Note that there is a minimum set of RPC methods expected on the response from your getBlock function, notably eth_chainId, eth_getBlockByHash and eth_getBlockReceipts. These are expected so that we can safely match each block processed against your event filters.

The returned output value should be an array containing any valid JavaScript values. Each event that you return from your handler should not depend on any information outside of the input block data. It should directly map a given input (the raw block) to a given output (structured events). This ensures that your handler remains idempotent and that repeated calls with the same input block produce the same output events.

Storage

After a block is transformed into a list of structured events they are passed to your storage adapter in batches. A storage adapter defines a single asynchronous upsert function that is responsible for upserting that batch of events into your storage system.

This function must be idempotent. Functionally, this means that if the same batch of events is upserted multiple times it only produces a single set of events in your storage system.

Errors

This feature is available through our dashboard.

The dashboard displays any errors encountered when indexing your events.

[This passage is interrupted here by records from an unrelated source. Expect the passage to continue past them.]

**src/rtl/alu_pkg.sv**
```systemverilog
// alu_pkg: ALU op codes, sequencer state encoding and op legality check
package alu_pkg;
    localparam logic [2:0] ALU_NOP = 3'b000;
    localparam logic [2:0] ALU_AND = 3'b001;
    localparam logic [2:0] ALU_OR  = 3'b010;
    localparam logic [2:0] ALU_ADD = 3'b011;
    localparam logic [2:0] ALU_SUB = 3'b100;

    typedef enum logic [1:0] {
        ST_IDLE = 2'd0,
        ST_EXEC = 2'd1,
        ST_RESP = 2'd2
    } state_e;

    function automatic logic is_legal_op(input logic [15:0] op);
        return op <= 16'(ALU_SUB);
    endfunction
endpackage

```
**src/rtl/alu_share_ctrl_rr_arb2.sv**
```systemverilog
// rr_arb2: two-way round-robin grant; on a tie the requester not served last wins
module rr_arb2 (
    input  logic       clk_i,
    input  logic       rst_ni,
    input  logic       en_i,
    input  logic [1:0] req_i,
    output logic [1:0] gnt_o
);
    logic ptr_q, ptr_d, win;

    always_comb begin
        win   = req_i[ptr_q] ? ptr_q : ~ptr_q;
        gnt_o = (en_i && req_i[win]) ? (2'b01 << win) : 2'b00;
        ptr_d = (|gnt_o) ? ~win : ptr_q;
    end

    always_ff @(posedge clk_i or negedge rst_ni) begin
        if (!rst_ni) ptr_q <= 1'b0;
        else         ptr_q <= ptr_d;
    end
endmodule

```
**src/rtl/alu_share_ctrl.sv**
```systemverilog
// alu_share_ctrl: shares one combinational ALU between the execute stage (req 0) and the
// branch/address unit (req 1); holds operands for SETTLE_CYCLES, then returns a registered result.
module alu_share_ctrl
    import alu_pkg::*;
#(
    parameter int DATA_W        = 32,
    parameter int CTRL_W        = 3,
    parameter int SETTLE_CYCLES = 1
) (
    input  logic              clk_i,
    input  logic              rst_ni,
    input  logic [1:0]        req_valid_i,
    output logic [1:0]        req_ready_o,
    input  logic [DATA_W-1:0] req0_a_i,
    input  logic [DATA_W-1:0] req0_b_i,
    input  logic [CTRL_W-1:0] req0_op_i,
    input  logic [DATA_W-1:0] req1_a_i,
    input  logic [DATA_W-1:0] req1_b_i,
    input  logic [CTRL_W-1:0] req1_op_i,
    output logic [DATA_W-1:0] alu_a_o,
    output logic [DATA_W-1:0] alu_b_o,
    output logic [CTRL_W-1:0] alu_ctrl_o,
    input  logic [DATA_W-1:0] alu_out_i,
    input  logic              alu_zero_i,
    output logic              rsp_valid_o,
    input  logic              rsp_ready_i,
    output logic              rsp_id_o,
    output logic [DATA_W-1:0] rsp_data_o,
    output logic              rsp_zero_o,
    output logic              rsp_err_o,
    output logic              busy_o
);
    if (SETTLE_CYCLES < 1 || SETTLE_CYCLES > 15) begin : g_bad_settle
        $error("SETTLE_CYCLES must be within 1..15");
    end
    if (CTRL_W < 3) begin : g_bad_ctrl
        $error("CTRL_W must be at least 3");
    end

    state_e            state_q, state_d;
    logic [DATA_W-1:0] a_q, a_d, b_q, b_d, data_q, data_d;
    logic [CTRL_W-1:0] op_q, op_d;
    logic [3:0]        cnt_q, cnt_d;
    logic              id_q, id_d, zero_q, zero_d, err_q, err_d;
    logic [1:0]        gnt;
    logic              legal_q, drive;

    rr_arb2 u_arb (
        .clk_i  (clk_i),
        .rst_ni (rst_ni),
        .en_i   (state_q == ST_IDLE && rst_ni),
        .req_i  (req_valid_i),
        .gnt_o  (gnt)
    );

    // Illegal ops still spend one cycle in EXEC so both paths answer one edge after accept at minimum
    always_comb begin
        state_d = state_q;
        a_d     = a_q;
        b_d     = b_q;
        op_d    = op_q;
        id_d    = id_q;
        cnt_d   = cnt_q;
        data_d  = data_q;
        zero_d  = zero_q;
        err_d   = err_q;
        legal_q = is_legal_op(16'(op_q));
        case (state_q)
            ST_IDLE: if (|gnt) begin
                a_d     = gnt[1] ? req1_a_i : req0_a_i;
                b_d     = gnt[1] ? req1_b_i : req0_b_i;
                op_d    = gnt[1] ? req1_op_i : req0_op_i;
                id_d    = gnt[1];
                cnt_d   = 4'(SETTLE_CYCLES - 1);
                state_d = ST_EXEC;
            end
            ST_EXEC: if (!legal_q) begin
                data_d  = '0;
                zero_d  = 1'b1;
                err_d   = 1'b1;
                state_d = ST_RESP;
            end else if (cnt_q == 4'd0) begin
                data_d  = alu_out_i;
                zero_d  = alu_zero_i;
                err_d   = 1'b0;
                state_d = ST_RESP;
            end else begin
                cnt_d = cnt_q - 4'd1;
            end
            ST_RESP: if (rsp_ready_i) state_d = ST_IDLE;
            default: state_d = ST_IDLE;
        endcase
    end

    always_ff @(posedge clk_i or negedge rst_ni) begin
        if (!rst_ni) begin
            state_q <= ST_IDLE;
            a_q     <= '0;
            b_q     <= '0;
            op_q    <= '0;
            id_q    <= 1'b0;
            cnt_q   <= '0;
            data_q  <= '0;
            zero_q  <= 1'b0;
            err_q   <= 1'b0;
        end else begin
            state_q <= state_d;
            a_q     <= a_d;
            b_q     <= b_d;
            op_q    <= op_d;
            id_q    <= id_d;
            cnt_q   <= cnt_d;
            data_q  <= data_d;
            zero_q  <= zero_d;
            err_q   <= err_d;
        end
    end

    assign drive       = state_q == ST_EXEC && legal_q;
    assign alu_a_o     = drive ? a_q : '0;
    assign alu_b_o     = drive ? b_q : '0;
    assign alu_ctrl_o  = drive ? op_q : CTRL_W'(ALU_NOP);
    assign req_ready_o = gnt;
    assign rsp_valid_o = state_q == ST_RESP;
    assign rsp_id_o    = id_q;
    assign rsp_data_o  = data_q;
    assign rsp_zero_o  = zero_q;
    assign rsp_err_o   = err_q;
    assign busy_o      = state_q != ST_IDLE;
endmodule
```
**config.mk**
```make
export PLATFORM = sky130hd
export DESIGN_NAME = alu_share_ctrl
export DESIGN_NICKNAME = d
export VERILOG_FILES = /design/src/rtl/alu_pkg.sv /design/src/rtl/alu_share_ctrl_rr_arb2.sv /design/src/rtl/alu_share_ctrl.sv
export SDC_FILE = /design/constraint.sdc
export NUM_CORES = 1
export LEC_CHECK = 0
export CORE_ASPECT_RATIO = 1.1
export CORE_MARGIN = 2
export CORE_UTILIZATION = 44
export CTS_BUF_LIST = sky130_fd_sc_hd__clkbuf_8 sky130_fd_sc_hd__clkbuf_16
export DETAILED_ROUTE_END_ITERATION = 16
export GPL_TIMING_DRIVEN = 0
export PLACE_DENSITY = 0.86
export SLEW_MARGIN = 20
export SYNTH_ARGS = -nofsm -noshare
export SYNTH_HDL_FRONTEND = slang
export SYNTH_HIERARCHICAL = 1
export SYNTH_SLANG_ARGS = --single-unit
```
**constraint.sdc**
```tcl
create_clock -name clk_i -period 3.39 [get_ports clk_i]
set_clock_uncertainty 0.2 [all_clocks]
set_input_delay 0.5085 -clock clk_i [delete_from_list [all_inputs] [get_ports clk_i]]
set_output_delay 0.5085 -clock clk_i [all_outputs]
set_load 0.005 [all_outputs]
```
==> results.yml, run 1 <==
die:
  die_area_sq_mm: 0.0138
  die_x_microns: 112
  fp.dieH_microns: 123
  core_area_sq_mm: 0.0126
  rows: 43
  design.portCount: 278
  floorplan.initialDensity: 0.449
cts:
  root_buffer: "clkbuf_16"
  cts_tree: "built"
  path_clk_slew_ns: 0.07
  clock-sinks: 109
  cts_setup_buffers: 0
  clk_path_buf_depth: 2
  cts_buffers: 9
  worstSkewPairLatency_ns: 0.34
  h-tree-depth: 3
finish:
  n_antenna_cell: 0
  stdcell_area_sq_mm: 0.00898
  multi_input_area_sq_mm: 0.00265
  layout.nets: 891
  mostFrequentLayoutCell: "clkdlybuf4s50_1"
  n_fill_cell: 899
  final_util: 0.713
  drive_above_1_share: 0.291
  area_delta_synth_final_pct: 58.9
  regArea_sq_mm: 0.00273
  layout_common_cells: "276 x clkdlybuf4s50_1, 109 x dfrtp_1, 104 x mux2_2"
routing:
  wirelength_microns: 16900
  avgViaCountPerCell: 5.27
  drt-initial-drc-count: 184
  ant_nets: 0
  vias: 4625
  wire_per_inst_microns: 19.2
  drcViolationCount: 0
  first_pass_iters: 4
worst_setup_path:
  crit_family: "buffers and inverters"
  cp_max_fo: 33
  cp-start-kind: "input pin"
  r2r_setup_slack_ns: 0.66
  max_stage_delay_ns: 0.55
  critical_path.endpoint_type: "flip-flop"
  critical-path-slowest-cell: "dlygate4sd3_1"
  critPathArrivalTime_ns: 3.22
  path_cells: "dlygate4sd3_1 -> buf_6 -> buf_16 -> and2_1 -> nand2_1 -> a21oi_1 -> buf_2 -> clkbuf_1 -> mux2_2 -> mux2_4"
  cp_num_buf_inv: 5
  critical_path_class: "in2reg"
  required_ns: 3.42
run:
  max_cap_viol_count: 0
synth:
  synth_seq_area_share: 0.482
  synthTopCellsByArea: "dfrtp_1 48%, mux2_2 21%, mux2_4 8.0%"
  ys.flop_type: "dfrtp_1"
  synth_cell_type_count: 39
  syn-num-nets: 599
  synth_edf_count: 0
  synth-seq-cells: 109
  netlist_area_sq_mm: 0.00565
  async_reset_ff_frac: 1.00
  synthCells: 425
  synth_warnings: 6
  synth_top_area_frac: 0.482
  synth_area_per_cell_sq_um: 13.3
  synth_top_area_cell: "dfrtp_1"
power:
  leakagePower_nw: 3.98
  finalPower_mw: 6.64
  powerDensity_mw_per_mm2: 739
  ir_worst_vdd_v: 0.000511
global_routing:
  grt_overflow: 0
  antenna_found_initial: 0
  grt_start_max_net_pins: 67
  grt_pass1_vias: 5063
  grt_pass1_wl_microns: 26000
  grt_use_total: 0.239
placed_design:
  place_congestion: 0.814
  hpwlAfterDp_microns: 12700
  io_buffer_count: 277
  place_area_sq_mm: 0.00865
sta:
  setup_viol: 0
  min_period_ns: 3.19
  setup_tns_ns: 0
  finalHoldViolCount: 0
  grt_setup_unrepaired: "false"
  drv_slew: 0
  max_freq_mhz: 313
  relSlewSlack: 0.678
  fin_hold_ws_ns: 0.302
  period_share: 0.941
  tightest_slew_ns: 0.483
outcome:
  status: "finished, final reports clean"
hold_path:
  min_path_type: "reg2reg"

handler_error the indexer failed to run your handler for a given block. These will not be retried as these errors usually indicate a problem with your transformation logic.
upsert_error the indexer failed to run your upsert your events into storage for a given block. These will be retried using an exponential-backoff algorithm.
rpc_error our infrastructure failed to reach your endpoint. This occurs when backfilling historical blocks and we failed to reach your endpoint over HTTP to deliver blocks.
realtime_error the indexer never received an expected block. These are recorded when a block that matches one of your defined filters is finalised on-chain and your indexer never received it. This indicates that your indexer "missed" this block and your storage system will be missing expected events. Note that these errors are sometimes recorded as a false-positive, i.e. we recorded an error even when a block was successfully received. This is a consequence of the constraints imposed when handling errors in a distributed system.

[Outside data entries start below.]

## config.mk

```make
export PLATFORM = sky130hd
export DESIGN_NAME = mem_access_ctrl_flat
export DESIGN_NICKNAME = d
export VERILOG_FILES = /design/src/rtl/mem_access_ctrl_pkg.sv /design/src/rtl/mem_access_ctrl_if.sv /design/src/rtl/mem_access_ctrl_toggle_detect.sv /design/src/rtl/mem_access_ctrl.sv /design/src/flat_wrapper.sv
export SDC_FILE = /design/constraint.sdc
export NUM_CORES = 1
export LEC_CHECK = 0
export ABC_AREA = 1
export CORE_MARGIN = 2
export CORE_UTILIZATION = 30
export CTS_BUF_LIST = sky130_fd_sc_hd__clkbuf_4
export CTS_CLUSTER_DIAMETER = 120
export DETAILED_ROUTE_END_ITERATION = 12
export GPL_ROUTABILITY_DRIVEN = 0
export SLEW_MARGIN = 40
export SYNTH_ARGS = -nofsm -noshare
export SYNTH_HDL_FRONTEND = slang
export SYNTH_SLANG_ARGS = --single-unit
```

## constraint.sdc

```tcl
create_clock -name clock -period 1.3 [get_ports clock]
set_input_delay 0.13 -clock clock [delete_from_list [all_inputs] [get_ports clock]]
set_output_delay 0.13 -clock clock [all_outputs]
set_load 0.02 [all_outputs]
```
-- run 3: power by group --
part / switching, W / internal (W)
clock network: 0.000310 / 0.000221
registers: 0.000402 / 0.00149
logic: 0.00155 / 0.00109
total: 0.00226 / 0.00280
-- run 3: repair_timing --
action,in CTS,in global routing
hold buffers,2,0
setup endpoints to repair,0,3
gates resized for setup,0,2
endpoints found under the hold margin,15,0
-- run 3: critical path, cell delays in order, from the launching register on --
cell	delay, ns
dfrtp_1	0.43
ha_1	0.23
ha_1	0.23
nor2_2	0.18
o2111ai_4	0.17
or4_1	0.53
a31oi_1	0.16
File: config.mk
export PLATFORM = sky130hd
export DESIGN_NAME = data_cache
export DESIGN_NICKNAME = d
export VERILOG_FILES = /design/src/rtl/data_cache_pkg.sv /design/src/rtl/data_cache_align.sv /design/src/rtl/data_cache.sv
export SDC_FILE = /design/constraint.sdc
export NUM_CORES = 2
export LEC_CHECK = 0
export CAP_MARGIN = 0
export CORE_UTILIZATION = 35
export DETAILED_ROUTE_END_ITERATION = 16
export SLEW_MARGIN = 20
export SYNTH_ARGS = -nofsm -noshare
export SYNTH_HDL_FRONTEND = slang
export SYNTH_SLANG_ARGS = --single-unit
export TNS_END_PERCENT = 10
File: constraint.sdc
create_clock -name CLK -period 46.9 [get_ports CLK]
set_input_delay 14.07 -clock CLK [delete_from_list [all_inputs] [get_ports CLK]]
set_output_delay 14.07 -clock CLK [all_outputs]
set_load 0.02 [all_outputs]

All errors can be retried through the dashboard. You can also manually retry specific blocks for an event which is useful when developing locally and quickly wanting to test a specific block is processed correctly.

Backfills

This feature is available through our dashboard.

Backfills allow you to load events into your database from historical blockchain data. They are optimised for both correctness and for performance.

In realtime, your indexer loads blocks from the getBlock function you provide. However, for historical blocks getBlock would be too slow and expensive. Blockchain RPC nodes are not developed for this kind of data access. To reduce cost and maximise performance we have developed a custom storage engine to maximise throughput.